(Stored items from a collection)
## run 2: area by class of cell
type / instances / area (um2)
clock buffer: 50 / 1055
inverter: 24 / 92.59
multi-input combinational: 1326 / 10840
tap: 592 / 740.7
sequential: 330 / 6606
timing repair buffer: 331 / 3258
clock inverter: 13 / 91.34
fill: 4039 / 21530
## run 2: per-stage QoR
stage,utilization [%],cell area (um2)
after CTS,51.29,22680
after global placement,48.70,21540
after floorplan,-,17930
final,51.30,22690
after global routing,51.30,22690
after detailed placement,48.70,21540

Aim of the task → Your reply should be an exact copy of every line from the line with "final,51.30,22690" through the final line of the data, and nothing more.

Solved problem →
final,51.30,22690
after global routing,51.30,22690
after detailed placement,48.70,21540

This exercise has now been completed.